→ What to do
Word for word, retype the tail of the data below, starting with the line that has "synth_area_mm2 = 0.008965" and including the last line.

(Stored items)
<file path="src/rtl/note_driven_light_controller_macros.svh">
// Assertion macros for the note-driven light controller.
// Needs no other file; the RTL that asserts includes this header.
`ifndef NOTE_DRIVEN_LIGHT_CONTROLLER_MACROS_SVH
`define NOTE_DRIVEN_LIGHT_CONTROLLER_MACROS_SVH

`ifndef SYNTHESIS

// Whenever cond holds at an edge, prop holds at the same edge.
`define NLC_ASSERT_SAME(label, clk, rst, cond, prop) \
   label: assert property (@(posedge clk) disable iff (rst) (cond) |-> (prop)) \
      else $error("nlc assertion failed");

// Whenever cond holds at an edge, prop holds at the next edge.
`define NLC_ASSERT_NEXT(label, clk, rst, cond, prop) \
   label: assert property (@(posedge clk) disable iff (rst) (cond) |=> (prop)) \
      else $error("nlc assertion failed");

`else

`define NLC_ASSERT_SAME(label, clk, rst, cond, prop)
`define NLC_ASSERT_NEXT(label, clk, rst, cond, prop)

`endif

`endif

</file>
<file path="src/rtl/nlc_pkg.sv">
// Shared types, constants and helpers of the note-driven light controller.
// Has no dependencies; the top level imports it.
package nlc_pkg;

   localparam int unsigned MAX_RATE_EXP_DEFAULT = 9;
   localparam int unsigned RATE_EXP_RESET       = 6;
   localparam int unsigned TICK_W               = 10;
   localparam int unsigned CSR_INDEX_W          = 2;
   localparam int unsigned CSR_DATA_W           = 8;

   // Request types.
   localparam logic [1:0] REQ_TICK     = 2'd0;
   localparam logic [1:0] REQ_NOTE_ON  = 2'd1;
   localparam logic [1:0] REQ_NOTE_OFF = 2'd2;

   // Register indexes.
   localparam logic [CSR_INDEX_W-1:0] CSR_RELEASE_LEVEL = 2'd0;
   localparam logic [CSR_INDEX_W-1:0] CSR_GAIN          = 2'd1;

   localparam logic [7:0] RELEASE_LEVEL_RESET = 8'd255;
   localparam logic [7:0] GAIN_RESET          = 8'd1;
   localparam logic [7:0] STEADY_LEVEL        = 8'd55;
   localparam logic [7:0] STROBE_HIGH         = 8'd255;

   // Keys.
   localparam logic [6:0] KEY_RATE_UP   = 7'd49;
   localparam logic [6:0] KEY_RATE_DOWN = 7'd51;
   localparam logic [6:0] LEVEL_KEY  [3] = '{7'd48, 7'd50, 7'd52};
   localparam logic [6:0] STEADY_KEY [3] = '{7'd53, 7'd55, 7'd57};
   localparam logic [6:0] STROBE_KEY [3] = '{7'd59, 7'd60, 7'd62};
   localparam logic [6:0] REDRAW_KEY [3] = '{7'd64, 7'd65, 7'd67};

   // Frame bytes and escaping.
   localparam logic [7:0] FRAME_START = 8'h42;
   localparam logic [7:0] BYTE_HASH   = 8'h23;
   localparam logic [7:0] BYTE_START  = 8'h42;
   localparam logic [7:0] BYTE_ESC    = 8'h65;
   localparam logic [7:0] BYTE_SIXTY6 = 8'h66;
   localparam logic [2:0] ESC_NONE    = 3'd0;
   localparam logic [2:0] ESC_HASH    = 3'd1;
   localparam logic [2:0] ESC_START   = 3'd2;
   localparam logic [2:0] ESC_ESC     = 3'd3;
   localparam logic [2:0] ESC_SIXTY6  = 3'd4;

   // Frame positions: start byte, two zero bytes, then red, green, blue.
   localparam logic [2:0] POS_START = 3'd0;
   localparam logic [2:0] POS_ZERO0 = 3'd1;
   localparam logic [2:0] POS_ZERO1 = 3'd2;
   localparam logic [2:0] POS_RED   = 3'd3;
   localparam logic [2:0] POS_GREEN = 3'd4;
   localparam logic [2:0] POS_BLUE  = 3'd5;

   typedef struct packed {
      logic [1:0] req_type;
      logic [6:0] note;
      logic [6:0] velocity;
   } req_payload_type;

   typedef struct packed {
      logic [7:0] out_byte;
      logic       last;
   } rsp_payload_type;

   // Returns the escape code that follows the escape byte, or none.
   function automatic logic [2:0] esc_code(input logic [7:0] b);
      logic [2:0] code;
      case (b)
         BYTE_HASH:   code = ESC_HASH;
         BYTE_START:  code = ESC_START;
         BYTE_ESC:    code = ESC_ESC;
         BYTE_SIXTY6: code = ESC_SIXTY6;
         default:     code = ESC_NONE;
      endcase
      return code;
   endfunction

endpackage

</file>
<file path="src/rtl/note_driven_light_controller.sv">
// Note-driven light controller: a rendering tick emits one escaped frame of 6 to 9
// result transfers, one per cycle while rsp is not stalled, which reach rsp once the
// frame buffer and then the output register are loaded. Note events are accepted
// while a frame drains. A tick is held off while a frame drains, so with the single
// frame buffer and byte-wide output a new frame never starts before the last has left.
// Reset is synchronous and active high; all but the payload registers return to reset values.
`include "note_driven_light_controller_macros.svh"

module note_driven_light_controller #(
   parameter int unsigned MAX_RATE_EXP = nlc_pkg::MAX_RATE_EXP_DEFAULT
) (
   input  logic                                clock,
   input  logic                                reset,
   input  logic                                req_valid,
   output logic                                req_stall,
   input  nlc_pkg::req_payload_type            req_data,
   output logic                                rsp_valid,
   input  logic                                rsp_stall,
   output nlc_pkg::rsp_payload_type            rsp_data,
   input  logic                                csr_we,
   input  logic [nlc_pkg::CSR_INDEX_W-1:0]     csr_index,
   input  logic [nlc_pkg::CSR_DATA_W-1:0]      csr_wdata
);

   import nlc_pkg::*;

   // The rate exponent must hold both its reset value and its ceiling.
   localparam int unsigned RATE_TOP =
      (MAX_RATE_EXP > RATE_EXP_RESET) ? MAX_RATE_EXP : RATE_EXP_RESET;
   localparam int unsigned RATE_W = $clog2(RATE_TOP + 1);

   // Configuration registers.
   logic [7:0] release_level_ff;
   logic [7:0] gain_ff;

   // Lighting state. Channel order is red, green, blue.
   logic [7:0]        level_ff [3];
   logic [7:0]        level_in [3];
   logic [2:0]        steady_ff, steady_in;
   logic [2:0]        strobe_ff, strobe_in;
   logic [RATE_W-1:0] rate_ff, rate_in;
   logic [TICK_W-1:0] tick_ff, tick_in;
   logic              redraw_ff, redraw_in;

   // Frame buffer and its byte sequencer.
   logic [7:0] frame_ff [3];
   logic [7:0] frame_in [3];
   logic       frame_load;
   logic       busy_ff, busy_in;
   logic [2:0] pos_ff, pos_in;
   logic       esc_ff, esc_in;

   // Output register.
   logic            rsp_valid_ff, rsp_valid_in;
   rsp_payload_type rsp_data_ff, rsp_data_in;

   logic              req_fire;
   logic [TICK_W-1:0] tick_next;
   logic [TICK_W-1:0] strobe_shift;
   logic              render;
   logic [7:0]        shown [3];
   logic [7:0]        kept [3];
   logic [15:0]       product [3];
   logic              any_dec;

   logic       emit_go;
   logic [7:0] cur_byte;
   logic [2:0] cur_code;

   // A tick may render a frame, and there is only one frame buffer, so ticks wait
   // for the previous frame to leave. Note events are always taken.
   assign req_stall = busy_ff && (req_data.req_type == REQ_TICK);
   assign req_fire  = req_valid && !req_stall;

   // Tick arithmetic: the counter steps first, and the strobe follows the
   // selected bit of the new count. Exponents past the counter read as zero.
   assign tick_next    = tick_ff + TICK_W'(1);
   assign strobe_shift = tick_next >> rate_ff;
   assign render       = redraw_ff || (strobe_ff != 3'b000);

   always_comb begin
      any_dec = 1'b0;
      for (int c = 0; c < 3; c++) begin
         shown[c] = level_ff[c];
         if (render) begin
            if (strobe_ff[c]) begin
               shown[c] = strobe_shift[0] ? STROBE_HIGH : 8'd0;
            end
            if (steady_ff[c]) begin
               shown[c] = STEADY_LEVEL;
            end
         end
         // Only the low byte of the gain product reaches the link.
         product[c] = {8'd0, shown[c]} * {8'd0, gain_ff};
         // Steady channels go dark after they were shown.
         kept[c] = (render && steady_ff[c]) ? 8'd0 : shown[c];
         if (kept[c] != 8'd0) begin
            any_dec = 1'b1;
         end
      end
   end

   // State update for the accepted item.
   always_comb begin
      level_in   = level_ff;
      steady_in  = steady_ff;
      strobe_in  = strobe_ff;
      rate_in    = rate_ff;
      tick_in    = tick_ff;
      redraw_in  = redraw_ff;
      frame_in   = frame_ff;
      frame_load = 1'b0;
      if (req_fire) begin
         case (req_data.req_type)
            REQ_NOTE_ON: begin
               if (req_data.note == KEY_RATE_UP) begin
                  if (rate_ff < RATE_W'(MAX_RATE_EXP)) begin
                     rate_in = rate_ff + RATE_W'(1);
                  end
               end else if (req_data.note == KEY_RATE_DOWN) begin
                  if (rate_ff != '0) begin
                     rate_in = rate_ff - RATE_W'(1);
                  end
               end else begin
                  // The key sets are disjoint, so at most one arm matches.
                  for (int c = 0; c < 3; c++) begin
                     if (req_data.note == LEVEL_KEY[c]) begin
                        level_in[c] = {req_data.velocity, 1'b0};
                        redraw_in   = 1'b1;
                     end
                     if (req_data.note == STEADY_KEY[c]) begin
                        steady_in[c] = 1'b1;
                        redraw_in    = 1'b1;
                     end
                     if (req_data.note == STROBE_KEY[c]) begin
                        strobe_in[c] = 1'b1;
                     end
                     if (req_data.note == REDRAW_KEY[c]) begin
                        redraw_in = 1'b1;
                     end
                  end
               end
            end
            REQ_NOTE_OFF: begin
               for (int c = 0; c < 3; c++) begin
                  if (req_data.note == STEADY_KEY[c]) begin
                     steady_in[c] = 1'b0;
                     level_in[c]  = release_level_ff;
                     redraw_in    = 1'b1;
                  end
                  if (req_data.note == STROBE_KEY[c]) begin
                     strobe_in[c] = 1'b0;
                     level_in[c]  = release_level_ff;
                  end
                  if (req_data.note == REDRAW_KEY[c]) begin
                     redraw_in = 1'b1;
                  end
               end
            end
            REQ_TICK: begin
               tick_in = tick_next;
               for (int c = 0; c < 3; c++) begin
                  level_in[c] = (kept[c] != 8'd0) ? kept[c] - 8'd1 : 8'd0;
                  frame_in[c] = render ? product[c][7:0] : frame_ff[c];
               end
               // A rendered frame clears the request; any decay asks for another.
               redraw_in  = any_dec;
               frame_load = render;
            end
            default: begin
            end
         endcase
      end
   end

   // Byte sequencer: walks the frame, inserting the escape byte before any
   // reserved value. The start byte itself goes out raw.
   assign emit_go = busy_ff && (!rsp_valid_ff || !rsp_stall);

   always_comb begin
      case (pos_ff)
         POS_START: cur_byte = FRAME_START;
         POS_ZERO0: cur_byte = 8'd0;
         POS_ZERO1: cur_byte = 8'd0;
         POS_RED:   cur_byte = frame_ff[0];
         POS_GREEN: cur_byte = frame_ff[1];
         POS_BLUE:  cur_byte = frame_ff[2];
         default:   cur_byte = 8'd0;
      endcase
      cur_code = (pos_ff == POS_START) ? ESC_NONE : esc_code(cur_byte);
   end

   always_comb begin
      busy_in      = busy_ff;
      pos_in       = pos_ff;
      esc_in       = esc_ff;
      rsp_data_in  = rsp_data_ff;
      rsp_valid_in = emit_go || (rsp_valid_ff && rsp_stall);
      if (frame_load) begin
         busy_in = 1'b1;
         pos_in  = POS_START;
         esc_in  = 1'b0;
      end else if (emit_go) begin
         rsp_data_in.last = 1'b0;
         if (!esc_ff && (cur_code != ESC_NONE)) begin
            rsp_data_in.out_byte = BYTE_ESC;
            esc_in               = 1'b1;
         end else begin
            rsp_data_in.out_byte = esc_ff ? {5'd0, cur_code} : cur_byte;
            esc_in               = 1'b0;
            if (pos_ff == POS_BLUE) begin
               rsp_data_in.last = 1'b1;
               busy_in          = 1'b0;
            end else begin
               pos_in = pos_ff + 3'd1;
            end
         end
      end
   end

   always_ff @(posedge clock) begin
      if (reset) begin
         release_level_ff <= RELEASE_LEVEL_RESET;
         gain_ff          <= GAIN_RESET;
         level_ff         <= '{8'd0, 8'd0, 8'd0};
         steady_ff        <= 3'b000;
         strobe_ff        <= 3'b000;
         rate_ff          <= RATE_W'(RATE_EXP_RESET);
         tick_ff          <= '0;
         redraw_ff        <= 1'b1;
         busy_ff          <= 1'b0;
         pos_ff           <= POS_START;
         esc_ff           <= 1'b0;
         rsp_valid_ff     <= 1'b0;
      end else begin
         if (csr_we && (csr_index == CSR_RELEASE_LEVEL)) begin
            release_level_ff <= csr_wdata;
         end
         if (csr_we && (csr_index == CSR_GAIN)) begin
            gain_ff <= csr_wdata;
         end
         level_ff     <= level_in;
         steady_ff    <= steady_in;
         strobe_ff    <= strobe_in;
         rate_ff      <= rate_in;
         tick_ff      <= tick_in;
         redraw_ff    <= redraw_in;
         busy_ff      <= busy_in;
         pos_ff       <= pos_in;
         esc_ff       <= esc_in;
         rsp_valid_ff <= rsp_valid_in;
      end
   end

   // Payload registers carry no reset.
   always_ff @(posedge clock) begin
      frame_ff    <= frame_in;
      rsp_data_ff <= rsp_data_in;
   end

   assign rsp_valid = rsp_valid_ff;
   assign rsp_data  = rsp_data_ff;

   // A new frame never lands on top of one that is still draining.
   `NLC_ASSERT_SAME(a_no_frame_overrun, clock, reset, frame_load, !busy_ff)
   // The escape half of a byte pair exists only inside a frame.
   `NLC_ASSERT_SAME(a_esc_in_frame, clock, reset, esc_ff, busy_ff)
   // Emitting the final byte ends the frame.
   `NLC_ASSERT_NEXT(a_last_ends_frame, clock, reset, emit_go && esc_in == 1'b0 && pos_ff == POS_BLUE && (esc_ff || cur_code == ESC_NONE), !busy_ff && rsp_valid_ff && rsp_data_ff.last)

endmodule
</file>
<file path="config.mk">
export PLATFORM = sky130hd
export DESIGN_NAME = note_driven_light_controller
export DESIGN_NICKNAME = d
export VERILOG_FILES = /design/src/rtl/nlc_pkg.sv /design/src/rtl/note_driven_light_controller.sv
export VERILOG_INCLUDE_DIRS = /design/src /design/src/rtl
export SDC_FILE = /design/constraint.sdc
export NUM_CORES = 1
export LEC_CHECK = 0
export ABC_CLOCK_PERIOD_IN_PS = 14600
export BUFFER_PORTS_ARGS = -buffer_cell sky130_fd_sc_hd__buf_4
export CAP_MARGIN = 0
export CORE_ASPECT_RATIO = 1.25
export CORE_MARGIN = 2
export CORE_UTILIZATION = 50
export CTS_CLUSTER_SIZE = 25
export DETAILED_ROUTE_END_ITERATION = 16
export PLACE_DENSITY_LB_ADDON = 0.12
export SLEW_MARGIN = 20
export SYNTH_ARGS = -nofsm -noshare
export SYNTH_HDL_FRONTEND = slang
export SYNTH_SLANG_ARGS = --single-unit
</file>
<file path="constraint.sdc">
create_clock -name clock -period 14.6 [get_ports clock]
set_clock_uncertainty 0.1 [all_clocks]
set_input_delay 2.19 -clock clock [delete_from_list [all_inputs] [get_ports clock]]
set_output_delay 2.19 -clock clock [all_outputs]
set_load 0.02 [all_outputs]
</file>
# Word-level counts from Yosys, hierarchy flattened
# Cells that the tools add are included.
# Widths: inputs -> output; s select.
dict set report word_totals {
  register_bits 100
  inputBits 31
  output_inout_bits 11
  wordCells 219
}
dict set report classes {
  add_sub_neg 7
  n_mul 3
  n_lt_le_gt_ge 1
  eq_ne 48
  shift 1
  muxes 82
  bitwise_logic 3
  n_reduce_logical 50
}
# op count
set op_table {}
lappend op_table {{$mux 8} 25}
lappend op_table {{$eq 7x6->1 const B} 11}
lappend op_table {{$pmux 24 s3} 1}
lappend op_table {{$reduce_and 6->1} 10}
lappend op_table {{$mux 24} 2}
lappend op_table {{$mux 1} 39}
lappend op_table {{$ne 2x2->1 const B} 18}
lappend op_table {{$pmux 8 s4} 1}
lappend op_table {{$eq 8x7->1 const B} 3}
lappend op_table {{$mul 8x8->8} 3}
lappend op_table {{$reduce_bool 8->1} 3}
lappend op_table {{$sub 8x1->8 const B} 3}
lappend op_table {{$eq 7x7->1 const B} 3}
lappend op_table {{$mux 4} 4}
lappend op_table {{$mux 3} 5}
lappend op_table {{$pmux 3 s2} 2}
lappend op_table {{$pmux 3 s4} 1}
lappend op_table {{$add 10x1->10 const B} 1}
lappend op_table {{$logic_and 1x1->1} 10}
lappend op_table {{$ne 10x10->1 const B} 1}
lappend op_table {{$reduce_bool 2->1} 5}
lappend op_table {{$shr 10x4->1} 1}
lappend op_table {{$ne 3x3->1 const B} 3}
lappend op_table {{$reduce_and 3->1} 3}
lappend op_table {{23 further kinds} 37}

# Depth between registers and ports, before layout
dict set report depth {
  ltp_word 13
  depth_mapped 26
  depth_no_buf 24
}

# Least setup slack after synthesis
# Ideal clock, no wire load.
dict set report synth_timing {
  path_kind {register to register}
  startpoint {register tick_ff[0]}
  endpoint {register frame_ff[23] (netlist bit) (data pin)}
  setup_ns 0.268
  t_arrival_ns 5.380
  required_time_ns 14.232
  path_slack_ns 8.853
  path_stages_with_launch 24
  n_path_buf 2
  period_less_slack_ns 5.747
  path_cell_list {dfxtp_1 -> ha_1 -> and3_4 -> buf_6 -> a311o_1 -> o211ai_2 -> nand4_4 -> buf_2 -> o21ai_1 -> and2_1 -> o21ai_0 -> and2_1 -> fa_1 -> inv_1 -> fa_1 -> fa_1 -> fa_1 -> inv_1 -> ha_1 -> a21oi_1 -> xnor2_1 -> xnor2_1 -> xor2_1 -> xnor3_1}
}
# element line_no
set synth_rtl {}
lappend synth_rtl {{start: declaration} note_driven_light_controller.sv:42} ;# logic [TICK_W-1:0] tick_ff, tick_in;
lappend synth_rtl {{start signal: assignment} note_driven_light_controller.sv:246} ;# tick_ff <= tick_in;
lappend synth_rtl {{end signal: assignment} note_driven_light_controller.sv:257} ;# frame_ff <= frame_in;
lappend synth_rtl {{end: declaration} note_driven_light_controller.sv:46} ;# logic [7:0] frame_ff [3];

==> flow_summary.toml <==
[status]
outcome = "finished clean"

[power]
p_switching_uw = 215.8
sw_frac_of_total_pct = 31.23
power.internal_uw = 475.2
leakagePower_uw = 0.004092
power_frac_clock_pct = 34.6
p_total_uw = 691.0
p_per_area_mw_per_mm2 = 71.66
p_comb_share_pct = 20.1
pwr-share-seq_pct = 45.3
ir_drop_mv = 0.04888

[final_layout]
fillCellCount = 1706
drive_gt1_share_pct = 8.772
syn2layout_area_growth_pct = 7.565
n_antenna_cell = 0
num-nets-final = 1207

[drt]
dr.pass1.iters = 6
drt-initial-drc-count = 514
viasPerCell = 5.882
route.detailed.wl_per_inst_um = 17.43
dr_total_vias = 7688
ant_nets = 0
wirelength_mm = 22.78
drc_errors = 0

[floorplanning]
fp.dieArea_mm2 = 0.01902
num_rows = 54
io_pins = 42
die_h_um = 153.7
start_util_pct = 51.23
core_region_area_mm2 = 0.01750
die_x_um = 123.8

[timing]
rsz0062_at_grt = "no"
fin_tns_setup_ns = 0
relSlewSlack_pct = 28.78
finalHoldViolCount = 0
fin_crit_sh_pct = 41.47
setup_viol = 0
drv_slew = 0
min_period_ns = 6.055
fmax_mhz = 165.2
tightest_slew_ns = 1.066

[grt]
grt_pass1_vias = 7483
grt-ovfl-total = 0
antenna_found_initial = 0
grt_max_degree = 56
grtUsageMet3_pct = 2.485
grt_util_all_layers_pct = 25.51
grtUsageMet1_pct = 31.34
met2_usage_pct = 45.03
gr-max-usage-layer = "met2"
grt_pass1_wl_mm = 37.99

[placement]
hpwl_mm = 17.53
port_buffers = 41
gp_congestion = 0.9232

[critical_path]
critPathTopFamily = "adder cells"
cp_max_fo = 14
cp.depth = 20
endpoint_kind = "flip-flop"
path_class = "flip-flop to flip-flop"
reg2reg_depth = 20
cp_data_required_time_ns = 14.62
max_stage_delay_ns = 0.54
worst_setup_path_start_kind = "flip-flop"
worst_path_most_repeated_cell = "fa_1"
reg2reg_from = "tick_ff[0]"
crit_path_start = "tick_ff[0]"
cpMaxStageDelayCell = "fa_1"
cp_cell_sequence = "ha_1 -> and3_4 -> a311o_1 -> o211ai_2 -> nand4_4 -> o21ai_2 -> nand2_1 -> and2_1 -> fa_1 -> inv_1 -> fa_1 -> fa_1 -> fa_1 -> inv_1 -> ha_1 -> a21oi_1 -> xnor2_1 -> xnor2_1 -> xnor2_1 -> xnor3_1"
crit_buf_inv = 2
crit_arrival_ns = 6.07

[clock_tree]
cts_made_buffers = 9
cts_max_level = 3
clockRootBuffer = "clkbuf_16"
post_cts_buffers = 0
clock_latency_ns = 0.37
cts_num_sinks = 100
hold_buffers = 0
cts_tree = "yes"
clk_pin_slew_ns = 0.08
clockBufferDepth = 2
post_cts_resized = 0

[logic_synthesis]
synth_area_mm2 = 0.008965
async_flop_share_pct = 0
synth_seq_cells = 100
yosysWarnings = 0
synthCells = 1075
synth_edf_count = 33
synth_nets = 1204
synth_cell_type_count = 95
ys_seq_area_share_pct = 26.02
syn_area_per_cell_um2 = 8.339
synth_flop_cell = "dfxtp_1"

[job]
drv_cap = 0

[min_path]
hold_class = "flip-flop to flip-flop"
whs_path_depth = 2
min_from = "release_level_ff[7]"
## cell usage after synthesis (4+ instances only)
cell type | instances | area share, %
nor3_1 | 20 | 1.1
a22oi_1 | 5 | 0.42
a21boi_0 | 6 | 0.50
a21oi_1 | 58 | 3.2
buf_1 | 6 | 0.25
nand2b_1 | 12 | 0.84
buf_2 | 9 | 0.50
o211a_1 | 4 | 0.45
edfxtp_1 | 33 | 11
nand3b_1 | 5 | 0.42
fa_1 | 37 | 8.3
ha_1 | 61 | 8.5
clkbuf_1 | 32 | 1.3
or3_1 | 9 | 0.63
nand2_1 | 130 | 5.4
nor2_1 | 96 | 4.0
nand3_1 | 12 | 0.67
nor3b_1 | 5 | 0.42
or2_2 | 6 | 0.42
nand4_1 | 10 | 0.70
nor2b_1 | 7 | 0.49
a21o_1 | 14 | 1.2
inv_1 | 82 | 3.4
o21ai_0 | 44 | 2.5
o211ai_1 | 8 | 0.67
and3_1 | 8 | 0.56
nor4_1 | 6 | 0.42
a221oi_1 | 4 | 0.39
mux2i_1 | 21 | 2.3
o21ai_1 | 8 | 0.45
dfxtp_1 | 67 | 15
and2_1 | 60 | 4.2
a311oi_1 | 15 | 1.5
xnor2_1 | 39 | 3.8
a31oi_1 | 6 | 0.42
xor2_1 | 14 | 1.4
a211oi_1 | 13 | 1.1
o22ai_1 | 9 | 0.63
o21a_1 | 10 | 0.84
## path summary, 6_finish.rpt
check | slack (ns) | to
min | 0.38 | release_level_ff[7]
min reg2reg | 0.38 | release_level_ff[7]
max | 8.55 | frame_ff[15]
max reg2reg | 8.55 | frame_ff[15]
## metal layers
layer,share of wire [%],routed length (um)
met5,0,0
met4,3.8,859
met3,3.1,696
met2,51,11550
met1,42,9668
## cells in the final DEF, fill, tap and decap left out, drive strengths merged, types with 12 or more instances in the layout
master,instances
a21o,14
a211oi,13
buf,45
nand2b,12
xnor2,39
dfxtp,67
mux2i,21
fa,37
inv,85
nor3,20
a311oi,16
ha,61
nor2,97
edfxtp,33
and2,63
xor2,14
nand2,130
nand3,12
o21ai,55
a21oi,61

→ Expected answer
synth_area_mm2 = 0.008965
async_flop_share_pct = 0
synth_seq_cells = 100
yosysWarnings = 0
synthCells = 1075
synth_edf_count = 33
synth_nets = 1204
synth_cell_type_count = 95
ys_seq_area_share_pct = 26.02
syn_area_per_cell_um2 = 8.339
synth_flop_cell = "dfxtp_1"

[job]
drv_cap = 0

[min_path]
hold_class = "flip-flop to flip-flop"
whs_path_depth = 2
min_from = "release_level_ff[7]"
## cell usage after synthesis (4+ instances only)
cell type | instances | area share, %
nor3_1 | 20 | 1.1
a22oi_1 | 5 | 0.42
a21boi_0 | 6 | 0.50
a21oi_1 | 58 | 3.2
buf_1 | 6 | 0.25
nand2b_1 | 12 | 0.84
buf_2 | 9 | 0.50
o211a_1 | 4 | 0.45
edfxtp_1 | 33 | 11
nand3b_1 | 5 | 0.42
fa_1 | 37 | 8.3
ha_1 | 61 | 8.5
clkbuf_1 | 32 | 1.3
or3_1 | 9 | 0.63
nand2_1 | 130 | 5.4
nor2_1 | 96 | 4.0
nand3_1 | 12 | 0.67
nor3b_1 | 5 | 0.42
or2_2 | 6 | 0.42
nand4_1 | 10 | 0.70
nor2b_1 | 7 | 0.49
a21o_1 | 14 | 1.2
inv_1 | 82 | 3.4
o21ai_0 | 44 | 2.5
o211ai_1 | 8 | 0.67
and3_1 | 8 | 0.56
nor4_1 | 6 | 0.42
a221oi_1 | 4 | 0.39
mux2i_1 | 21 | 2.3
o21ai_1 | 8 | 0.45
dfxtp_1 | 67 | 15
and2_1 | 60 | 4.2
a311oi_1 | 15 | 1.5
xnor2_1 | 39 | 3.8
a31oi_1 | 6 | 0.42
xor2_1 | 14 | 1.4
a211oi_1 | 13 | 1.1
o22ai_1 | 9 | 0.63
o21a_1 | 10 | 0.84
## path summary, 6_finish.rpt
check | slack (ns) | to
min | 0.38 | release_level_ff[7]
min reg2reg | 0.38 | release_level_ff[7]
max | 8.55 | frame_ff[15]
max reg2reg | 8.55 | frame_ff[15]
## metal layers
layer,share of wire [%],routed length (um)
met5,0,0
met4,3.8,859
met3,3.1,696
met2,51,11550
met1,42,9668
## cells in the final DEF, fill, tap and decap left out, drive strengths merged, types with 12 or more instances in the layout
master,instances
a21o,14
a211oi,13
buf,45
nand2b,12
xnor2,39
dfxtp,67
mux2i,21
fa,37
inv,85
nor3,20
a311oi,16
ha,61
nor2,97
edfxtp,33
and2,63
xor2,14
nand2,130
nand3,12
o21ai,55
a21oi,61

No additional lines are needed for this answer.